– И будете писать до конца жизни?
– Нет, я сделал то, что хотел, – ответил художник. – Я это сделал! – повторил он, и его желтые глаза сверкнули сатанинской гордостью. – Показать?
– Покажите.
Он снял с холста на мольберте закрывавшую его тряпицу и отступил в сторону.
– Смотри!
Панкратов не разбирался в живописи, в молодости она прошла мимо него, а все старания жены приобщить его к этому виду искусства никаких результатов не дали. Но он сразу понял, над чем так долго и мучительно бился художник Ермаков. Портрет Ирины Керженцевой был насыщен тем же радостным светом, что и на ранних работах, таким же прелестным и ангельски непорочным было её лицо, но каким-то непостижимым образом сквозь него словно бы проступало лицо совсем другой женщины – холодной, жёстокой, равнодушной ко всему, что её не касалось. Если в первых портретах кистью художника двигала юношеская влюбленность, то в этом от неё не осталось и следа.
Ермаков вернулся в столу, глотнул еще водки, поинтересовался:
– Ну как?
– Ничего в этом не понимаю, – признался Панкратов. – Но портрет достал. До мурашек по спине. Хотя я человек не сентиментальный.
– Это моя лучшая работа, другой такой уже не будет. И слава Богу.
– Почему?
– Слишком дорого за это платишь. Своей жизнью. Все искусство не стоит того. Но нас не спрашивают. Что выпало на твою долю, то и будет.
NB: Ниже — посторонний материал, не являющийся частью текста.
**config.mk**
```make
export PLATFORM = sky130hd
export DESIGN_NAME = pts_div_stage
export DESIGN_NICKNAME = d
export VERILOG_FILES = /design/src/pts_pkg.sv /design/src/pts_div_stage.sv
export SDC_FILE = /design/constraint.sdc
export NUM_CORES = 1
export LEC_CHECK = 0
export BUFFER_PORTS_ARGS = -buffer_cell sky130_fd_sc_hd__buf_2
export CAP_MARGIN = 20
export CORE_MARGIN = 4
export CORE_UTILIZATION = 35
export DETAILED_ROUTE_END_ITERATION = 6
export GPL_ROUTABILITY_DRIVEN = 0
export PLACE_DENSITY = 0.59
export SLEW_MARGIN = 20
export SYNTH_ARGS = -nofsm -noshare
export SYNTH_HDL_FRONTEND = slang
export SYNTH_SLANG_ARGS = --single-unit
```
**constraint.sdc**
```tcl
create_clock -name clk -period 8.2 [get_ports clk]
set_input_delay 1.64 -clock clk [delete_from_list [all_inputs] [get_ports clk]]
set_output_delay 1.64 -clock clk [all_outputs]
set_load 0.02 [all_outputs]
```
**src/pts_pkg.sv**
```systemverilog
// Shared types, constants and helpers for the polynomial trajectory sampler.
// Used by the divider stage, the Horner step and the top level. No dependencies.
package pts_pkg;

  // Configuration register indexes; indexes above the last one are ignored
  localparam logic [3:0] REG_START   = 4'd0;
  localparam logic [3:0] REG_END     = 4'd1;
  localparam logic [3:0] REG_SECTION = 4'd2;
  localparam logic [3:0] REG_TERMS   = 4'd3;
  localparam logic [3:0] REG_COEF_A  = 4'd4;
  localparam logic [3:0] REG_COEF_B  = 4'd5;
  localparam logic [3:0] REG_COEF_C  = 4'd6;
  localparam logic [3:0] REG_COEF_D  = 4'd7;

  // Number of coefficient registers
  localparam int COEF_REGS  = 4;

  // Time divider: 33 quotient bits, three per stage
  localparam int QUOT_W     = 33;
  localparam int DIV_BITS   = 3;
  localparam int DIV_STAGES = QUOT_W / DIV_BITS;
  localparam int SEC_W      = 16;
  localparam int PROD_W     = SEC_W + QUOT_W;

  // Which accumulators a Horner step updates
  typedef struct packed {
    logic pos;
    logic vel;
  } pts_act_t;

  // Clamp a wide signed value to the signed 32-bit range
  function automatic logic signed [31:0] sat32(input logic signed [49:0] v);
    logic signed [49:0] hi;
    logic signed [49:0] lo;
    hi = 50'sh0_0000_7FFF_FFFF;
    lo = -50'sh0_0000_8000_0000;
    if (v > hi) begin
      sat32 = 32'sh7FFF_FFFF;
    end else if (v < lo) begin
      sat32 = 32'sh8000_0000;
    end else begin
      sat32 = v[31:0];
    end
  endfunction

endpackage

```
**src/pts_div_stage.sv**
```systemverilog
// One pipeline stage of the restoring divider that scales the sample time.
// Retires DIV_BITS quotient bits per cycle while en is high. Depends on pts_pkg.
module pts_div_stage
  import pts_pkg::*;
(
  input  logic              clk,
  input  logic              rst,
  input  logic              en,
  input  logic [SEC_W-1:0]  divisor,
  input  logic              in_valid,
  input  logic [SEC_W-1:0]  in_rem,
  input  logic [QUOT_W-1:0] in_word,
  input  logic              in_neg,
  output logic              out_valid,
  output logic [SEC_W-1:0]  out_rem,
  output logic [QUOT_W-1:0] out_word,
  output logic              out_neg
);

  logic [SEC_W-1:0]  rem_next;
  logic [QUOT_W-1:0] word_next;

  // Shift in dividend bits, subtract when the partial remainder allows
  always_comb begin
    logic [SEC_W:0] trial;
    rem_next  = in_rem;
    word_next = in_word;
    for (int j = 0; j < DIV_BITS; j++) begin
      trial     = {rem_next, word_next[QUOT_W-1]};
      word_next = {word_next[QUOT_W-2:0], 1'b0};
      if (trial >= {1'b0, divisor}) begin
        trial        = trial - {1'b0, divisor};
        word_next[0] = 1'b1;
      end
      rem_next = trial[SEC_W-1:0];
    end
  end

  // Advance the stage
  always_ff @(posedge clk) begin
    if (rst) begin
      out_valid <= 1'b0;
    end else if (en) begin
      out_valid <= in_valid;
    end
    if (en) begin
      out_rem  <= rem_next;
      out_word <= word_next;
      out_neg  <= in_neg;
    end
  end

endmodule

```
Yosys cells after proc, flatten, opt, wreduce, memory -nomap -nowiden --
Index checks and enable logic that the tools add are counted.
Operators by class: $add $sub $neg 3, $lt $le $gt $ge 3, mux-type cells 6
Operator list (number):
- >= comparator 17 x 16 -> 1 bit | 3
- two-way mux 16 bit | 3
- subtractor 16 bit | 3
- two-way mux 1 bit | 3
Storage, ports and cells: logic and storage cells 16, output and inout port bits 51, flip-flop bits (word level) 51, input port bits 70

Logic depth before layout (Yosys ltp) --
word-level depth 6, gate-level depth with buffers 36, depth with buffers taken out 30

Least setup slack after synthesis --
Ideal clock, no wire load.
path kind input to register, start in divisor[4], end reg out_rem[10], data pin, setup time 260 ps, buffers on the path 5, required time 7940 ps, arrival time 8032 ps, path slack -92 ps, stages 34, path through inv_1 > ha_1 > a21o_1 > a211oi_1 > a211o_1 > o211a_1 > or2_0 > buf_6 > clkbuf_1 > nor2_1 > a21oi_1 > inv_1 > ha_1 > nor2b_1 > o31a_1 > o31ai_1 > nand2_1 > a31oi_1 > o21a_1 > and2_1 > buf_4 > buf_6 > mux2_2 > ha_1 > o211ai_1 > a31oi_1 > o31a_1 > o21a_1 > o21ai_0 > a21oi_1 > a211oi_4 > inv_2 > buf_6 > mux2_4
On the way: word-level cells in the longest chain between the ends 6, elaborated cells on any way between the ends 9, those cells by class add/sub: 3; order compare: 3; mux: 3
RTL lines:
- start: declaration | RTL line pts_div_stage.sv:9 | input logic [SEC_W-1:0] divisor,
- subtractor 16 bit / >= comparator 17 x 16 -> 1 bit (equally long branches) | RTL line pts_div_stage.sv:32, pts_div_stage.sv:31
- two-way mux 16 bit | RTL line pts_div_stage.sv:31 | if (trial >= {1'b0, divisor}) begin
- subtractor 16 bit / >= comparator 17 x 16 -> 1 bit (equally long branches) | RTL line pts_div_stage.sv:32, pts_div_stage.sv:31
- two-way mux 16 bit | RTL line pts_div_stage.sv:31
- subtractor 16 bit / >= comparator 17 x 16 -> 1 bit (equally long branches) | RTL line pts_div_stage.sv:32, pts_div_stage.sv:31
- two-way mux 16 bit * | RTL line pts_div_stage.sv:31
- net rem_next[10] | RTL line pts_div_stage.sv:20 | logic [SEC_W-1:0] rem_next;
- end signal: assignment | RTL line pts_div_stage.sv:47 | out_rem <= rem_next;
- end: declaration | RTL line pts_div_stage.sv:15 | output logic [SEC_W-1:0] out_rem,
The timed path passes the listed nets; every way through them passes the cells marked *. A chain may end at the register's enable or synchronous reset.

Worst setup path after layout --
start in divisor[10], end reg out_rem[1], data pin
On the way: word-level cells in the longest chain between the ends 6, elaborated cells on any way between the ends 9, those cells by class add/sub: 3; order compare: 3; mux: 3
RTL lines (RTL line):
- subtractor 16 bit / >= comparator 17 x 16 -> 1 bit (equally long branches) | pts_div_stage.sv:32, pts_div_stage.sv:31
- two-way mux 16 bit | pts_div_stage.sv:31
- subtractor 16 bit / >= comparator 17 x 16 -> 1 bit (equally long branches) | pts_div_stage.sv:32, pts_div_stage.sv:31
- two-way mux 16 bit | pts_div_stage.sv:31
- >= comparator 17 x 16 -> 1 bit / subtractor 16 bit (equally long branches) | pts_div_stage.sv:31, pts_div_stage.sv:32
- two-way mux 16 bit * | pts_div_stage.sv:31
- net rem_next[1] | pts_div_stage.sv:20
Marked as above.

==> impl_metrics.py <==
metrics = {
    "routing": {
        "vias": 3829,
        "avgRoutedWirePerCell_um": 14.20,
        "dr.first_iter.drc_count": 137,
        "antenna_left": 0,
        "drc_errors": 0,
        "wl_met1_um": 5211,
        "routed-wl-met2_um": 5083,
        "maxUsedRoutingLayer": "met4",
        "via_per_inst": 4.878,
        "dr.pass1.iters": 4,
        "met3_wirelength_um": 716,
        "wl_um": 11140,
    },
    "worst_setup_path": {
        "path_max_fanout": 6,
        "crit_type": "in2reg",
        "cp.arrival_ns": 7.88,
        "critPathSlowestCell": "or3_1",
        "cp.required_ns": 8.24,
        "max_stage_delay_ns": 0.38,
        "endpoint_kind": "register",
        "crit_buf_inv": 6,
        "critical_path.top_delay_family": "compound AO/OA/AOI/OAI gates",
        "start_kind": "primary input",
    },
    "final_layout": {
        "multi_input_area_um2": 2666,
        "nets": 737,
        "num_antenna_cells": 0,
        "areaGrowthSynthToFinish_pct": 34.65,
        "seq_area_um2": 1521,
        "final_layout_size_suffix_gt1_share_pct": 40.03,
        "fillers": 1152,
    },
    "power": {
        "leakage_uw": 0.002709,
        "power_density_nw_per_um2": 305.6,
        "totalPowerFinal_uw": 1776,
        "max-vdd-ir-drop_uv": 110.6,
    },
    "sta": {
        "fin_ws_ns": 0.3587,
        "hold_viol_final": 0,
        "min_period_over_period_pct": 95.63,
        "final_max_slew_viol_count": 0,
        "setup_viol": 0,
        "clock_skew_ns": 0,
        "rsz0062_at_grt": "no",
        "worst_slew_pin_slew_ns": 0.6274,
        "fmax_mhz": 127.5,
        "period_needed_ns": 7.841,
        "slew_headroom_pct": 58.17,
        "timing.hold.ws_ns": 0.5055,
    },
    "floorplan": {
        "die-area_um2": 14170,
        "rows": 40,
        "start_util_pct": 35.78,
        "die_w_um": 119.0,
        "core_um2": 12060,
        "die_y_um": 119.0,
        "io_pins": 121,
    },
    "synthesis": {
        "postSynthAreaPerCell_um2": 10.23,
        "yosysSeqAreaShare_pct": 35.26,
        "synth_commonest_cells": "edfxtp_1, ha_1, a21oi_1",
        "yosysUniqueCellTypes": 50,
        "synthTopCellsByArea": "edfxtp_1, ha_1, mux2_2, xnor2_1, a21oi_1",
        "synth-edff-count": 50,
        "synthArstFlopShare_pct": 0,
        "ys_warn_count": 0,
        "yosysMostFrequentCell": "edfxtp_1",
        "synth_seq_cells": 51,
        "ys.flop_type": "edfxtp_1",
        "synth_top_area_share_pct": 34.79,
        "syn_nets": 543,
        "synthCells": 422,
        "synth.cell_area_um2": 4315,
        "synth.largest_area_cell": "edfxtp_1",
    },
    "clock_tree": {
        "clk_latency_ns": 0.28,
        "root_buffer": "clkbuf_16",
        "cts_resized": 0,
        "cts_hold_buf": 0,
        "clk_path_buf_depth": 2,
        "cts_made_buffers": 5,
        "clk_pin_slew_worst_paths_ns": 0.06,
        "cts_num_sinks": 51,
        "cts_tree": "done",
        "cts_setup_buffers": 0,
        "htree_levels": 2,
    },
    "run": {
        "maxCapViolations": 0,
    },
    "place": {
        "dp_hpwl_um": 9540,
        "io_buffer_count": 120,
        "pre_cts_slack_ns": -0.1747,
    },
    "global_routing": {
        "gr-total-overflow": 0,
        "grt_max_degree": 52,
        "first_global_vias": 3810,
        "grt_pass1_wl_um": 18060,
        "antenna_found_initial": 0,
        "grt_util_all_layers_pct": 15.58,
    },
    "worst_hold_path": {
        "hp-class": "reg2reg",
    },
    "run_status": {
        "status": "finished, final reports clean",
    },
}
worst reg2reg max path, stage by stage, from the launching register on:
cell	delay, ns
dfxtp_1	0.31
mux2i_1	0.12
nor2_1	0.05
flip-flops by register name, indices dropped and copies added (netlist names):
| signal | count |
|---|---|
| out_word | 33 |
| out_rem | 16 |
| out_neg | 1 |
| out_valid | 1 |
through the flow:
stage / setup TNS [ns] / util [%] / cell area, um^2 / cells
after CTS: 0 / 47.86 / 5773 / 785
after global placement: -0.01711 / 46.69 / 5632 / 777
final: 0 / 48.17 / 5811 / 785
after detailed placement: -2.435 / 46.69 / 5632 / 777
after global routing: 0 / 48.17 / 5811 / 785
after floorplan: 0 / - / 4320 / 422
power breakdown:
part	leakage (uW)	total (uW)	switching [uW]	internal (uW)
Clock	0.0000669	192	80.0	112
Sequential	0.000498	395	11.8	383
Combinational	0.00214	1190	569	620
final timing paths:
kind               start          to  slack (ns)  depth (start not counted)
min            out_valid   out_valid        0.51                          2
min reg2reg    out_valid   out_valid        0.51                          2
max          divisor[10]  out_rem[1]        0.36                         31
max reg2reg    out_valid   out_valid        7.62                          2
layout by cell type (no fill, tap or decap), types with 3 or more instances in the layout:
master | synthesis | layout
mux2_4 | 9 | 9
clkbuf_16 | 0 | 5
and2_1 | 4 | 3
buf_4 | 1 | 74
edfxtp_1 | 50 | 50
nor2b_1 | 7 | 7
nor2_1 | 21 | 21
buf_2 | 1 | 120
xnor2_1 | 26 | 26
o21bai_1 | 4 | 4
nand3_1 | 9 | 9
a21oi_1 | 39 | 38
mux2i_1 | 3 | 3
o21a_1 | 9 | 9
o21ai_0 | 28 | 28
o31a_1 | 4 | 4
nor3_1 | 5 | 5
a211o_1 | 3 | 3
a21o_1 | 15 | 15
a31oi_1 | 5 | 4
a211oi_1 | 5 | 3
xor2_1 | 11 | 11
fa_1 | 3 | 3
mux2_2 | 21 | 21
ha_1 | 48 | 45
nand2b_1 | 6 | 6
o211ai_1 | 5 | 5
nand2_1 | 21 | 21
nand4_1 | 3 | 3
inv_1 | 29 | 29
cell type report:
type / instances / area share (%)
multi-input combinational: 334 / 45.89
sequential: 51 / 26.18
timing repair buffer: 194 / 19.90
tap: 168 / 3.618
clock buffer: 6 / 2.218
inverter: 30 / 1.981
clock inverter: 2 / 0.2153
kinds of logic after synthesis:
logic type | share of synthesized area (%)
AO/OA/AOI/OAI | 18.85
XOR/XNOR | 7.509
adder cells (fa/ha/maj) | 15.31
buffers and inverters | 3.856
flip-flops | 35.26
multiplexers | 9.307
AND/OR/NAND/NOR | 9.916
layer usage:
layer	vias up	track usage (%)
met4	0	4.345
met2	128	26.53
met5	-	0
li1	1949	-
met1	1744	20.46
met3	8	2.469
(Power assumes the default switching activity.)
– Вы знаете, что Ирину Керженцеву судили за убийство мужа? – спросил Панкратов.
– Слышал, – равнодушно отозвался художник.
– От кого?
– Приходил тут один парень. Её посадили?
– Нет, суд присяжных её оправдал. Мосгорсуд оставил приговор в силе. Сейчас кассацию рассматривают в Верховном суде.
– Выкрутится. Она всегда умела добиваться своего.
– Вы её хорошо знали. Способна она на преступление?
– Мужик, ты видел мою работу. Я в ней всё сказал. Ты ничего не понял?
– Кое-что понял.
– А тогда зачем спрашиваешь?
– Вы сказали, что приходил какой-то парень. Кто?
– Не знаю. Сказал, что его зовут Сергей.
– Когда приходил?
– С месяц назад.
Панкратов показал художнику снимок майора Старостина.
– Он?
– Он.
– Он видел этот портрет?
– Видел, я его только закончил.
– Что сказал?
– Ничего. Он растерялся.
XIII
Он растерялся, увидев портрет Ирины, совсем другой женщины, чем та, в которую был по уши, как мальчишка, влюблён. Зачем он пошел к художнику Ермакову? Не за тем ли, что и Панкратов? Он верил, что она ни в чём не виновата, но какие-то сомнения, вероятно, всё-таки были. Всё же он был не мальчишка, с немаленьким милицейским опытом и умел анализировать факты.
Панкратов не стал рассказывать Игорю о разговоре с художником, но понял, что примерно такие же мысли приходят в голову и ему.